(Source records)
+ + + +

File: config.mk
export PLATFORM = sky130hd
export DESIGN_NAME = execute_stage
export DESIGN_NICKNAME = d
export VERILOG_FILES = /design/src/rv_exec_pkg.sv /design/src/exec_ctrl_if.sv /design/src/execute_stage.sv /design/src/result_stage.sv /design/src/trap_control.sv /design/src/mem_request.sv /design/src/branch_unit.sv /design/src/exec_alu.sv /design/src/op_decode.sv
export VERILOG_INCLUDE_DIRS = /design/src
export SDC_FILE = /design/constraint.sdc
export NUM_CORES = 1
export LEC_CHECK = 0
export BUFFER_PORTS_ARGS = -buffer_cell sky130_fd_sc_hd__buf_2
export CAP_MARGIN = 25
export CORE_MARGIN = 8
export CORE_UTILIZATION = 35
export CTS_BUF_LIST = sky130_fd_sc_hd__clkbuf_2 sky130_fd_sc_hd__clkbuf_4 sky130_fd_sc_hd__clkbuf_8
export CTS_CLUSTER_DIAMETER = 30
export CTS_CLUSTER_SIZE = 20
export DETAILED_ROUTE_END_ITERATION = 7
export PLACE_DENSITY = 0.55
export SLEW_MARGIN = 20
export SYNTH_ARGS = -nofsm -noshare
export SYNTH_HDL_FRONTEND = slang
export SYNTH_SLANG_ARGS = --single-unit
File: constraint.sdc
create_clock -name clk -period 3.6 [get_ports clk]
set_input_delay 0.18 -clock clk [delete_from_list [all_inputs] [get_ports clk]]
set_output_delay 0.18 -clock clk [all_outputs]
set_load 0.05 [all_outputs]
File: src/rv_exec_config.svh
// RV32 only. EXEC_BE_W must stay EXEC_XLEN/8 and EXEC_SHAMT_W must stay log2 of EXEC_XLEN
`ifndef RV_EXEC_CONFIG_SVH
`define RV_EXEC_CONFIG_SVH

// Data path width
`define EXEC_XLEN        32

// Flow tag width, sets how many redirects can be told apart
`define EXEC_TAG_W       3

// Instruction size added to pc for the link address
`define EXEC_LINK_OFFSET 4

`define EXEC_SHAMT_W     5
`define EXEC_BE_W        4

`endif
File: src/rv_exec_pkg.sv
// Shared types for the execute stage. op_e holds at most 32 operations in its 5 bits
`include "rv_exec_config.svh"

package rv_exec_pkg;

    typedef logic [`EXEC_XLEN-1:0]    word_t;
    typedef logic [`EXEC_TAG_W-1:0]   tag_t;
    typedef logic [`EXEC_SHAMT_W-1:0] shamt_t;
    typedef logic [`EXEC_BE_W-1:0]    byte_en_t;

    // Operation delivered by the decode stage
    typedef enum logic [4:0] {
        NOP, ADD, SUB, AND, OR, XOR, SLL, SRL, SRA, SLT, SLTU, LUI,
        JAL, JALR, BEQ, BNE, BLT, BLTU, BGE, BGEU,
        LB, LBU, LH, LHU, LW, SB, SH, SW,
        ECALL, EBREAK, MRET
    } op_e;

    typedef enum logic [3:0] {
        ALU_ADD, ALU_SUB, ALU_AND, ALU_OR, ALU_XOR,
        ALU_SLL, ALU_SRL, ALU_SRA, ALU_SLT, ALU_SLTU
    } alu_op_e;

    typedef enum logic [2:0] {
        BR_NEVER, BR_ALWAYS, BR_EQ, BR_NE, BR_LT, BR_LTU, BR_GE, BR_GEU
    } branch_cond_e;

    typedef enum logic [2:0] {
        MEM_NONE, MEM_LOAD, MEM_SB, MEM_SH, MEM_SW
    } mem_op_e;

    // RISC-V mcause values, NE marks no exception
    typedef enum logic [3:0] {
        INSTRUCTION_ADDRESS_MISALIGNED = 4'd0,
        ILLEGAL_INSTRUCTION            = 4'd2,
        BREAKPOINT                     = 4'd3,
        ECALL_FROM_MMODE               = 4'd11,
        NE                             = 4'd15
    } exc_code_e;

endpackage

File: src/exec_ctrl_if.sv
// Decoded control for the one instruction in the stage. Combinational, no handshake
`timescale 1ns/1ps

interface exec_ctrl_if;
    import rv_exec_pkg::*;

    alu_op_e      alu_op;
    branch_cond_e branch_cond;
    mem_op_e      mem_op;
    // Result is pc plus the link offset
    logic         link_sel;
    // Jump target needs bit 0 cleared
    logic         jalr_sel;
    logic         lui_sel;
    logic         writes_reg;
    logic         ecall;
    logic         ebreak;
    logic         mret;

    modport decode_mp (
        output alu_op, branch_cond, mem_op, link_sel, jalr_sel, lui_sel,
               writes_reg, ecall, ebreak, mret
    );

    modport unit_mp (
        input  alu_op, branch_cond, mem_op, link_sel, jalr_sel, lui_sel,
               writes_reg, ecall, ebreak, mret
    );

endinterface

+ + + +

Transcribe exactly, and only, the lines that extend from the one containing "typedef enum logic [4:0]" to the end of the records above, inclusive of both.

Your solution:
    typedef enum logic [4:0] {
        NOP, ADD, SUB, AND, OR, XOR, SLL, SRL, SRA, SLT, SLTU, LUI,
        JAL, JALR, BEQ, BNE, BLT, BLTU, BGE, BGEU,
        LB, LBU, LH, LHU, LW, SB, SH, SW,
        ECALL, EBREAK, MRET
    } op_e;

    typedef enum logic [3:0] {
        ALU_ADD, ALU_SUB, ALU_AND, ALU_OR, ALU_XOR,
        ALU_SLL, ALU_SRL, ALU_SRA, ALU_SLT, ALU_SLTU
    } alu_op_e;

    typedef enum logic [2:0] {
        BR_NEVER, BR_ALWAYS, BR_EQ, BR_NE, BR_LT, BR_LTU, BR_GE, BR_GEU
    } branch_cond_e;

    typedef enum logic [2:0] {
        MEM_NONE, MEM_LOAD, MEM_SB, MEM_SH, MEM_SW
    } mem_op_e;

    // RISC-V mcause values, NE marks no exception
    typedef enum logic [3:0] {
        INSTRUCTION_ADDRESS_MISALIGNED = 4'd0,
        ILLEGAL_INSTRUCTION            = 4'd2,
        BREAKPOINT                     = 4'd3,
        ECALL_FROM_MMODE               = 4'd11,
        NE                             = 4'd15
    } exc_code_e;

endpackage

File: src/exec_ctrl_if.sv
// Decoded control for the one instruction in the stage. Combinational, no handshake
`timescale 1ns/1ps

interface exec_ctrl_if;
    import rv_exec_pkg::*;

    alu_op_e      alu_op;
    branch_cond_e branch_cond;
    mem_op_e      mem_op;
    // Result is pc plus the link offset
    logic         link_sel;
    // Jump target needs bit 0 cleared
    logic         jalr_sel;
    logic         lui_sel;
    logic         writes_reg;
    logic         ecall;
    logic         ebreak;
    logic         mret;

    modport decode_mp (
        output alu_op, branch_cond, mem_op, link_sel, jalr_sel, lui_sel,
               writes_reg, ecall, ebreak, mret
    );

    modport unit_mp (
        input  alu_op, branch_cond, mem_op, link_sel, jalr_sel, lui_sel,
               writes_reg, ecall, ebreak, mret
    );

endinterface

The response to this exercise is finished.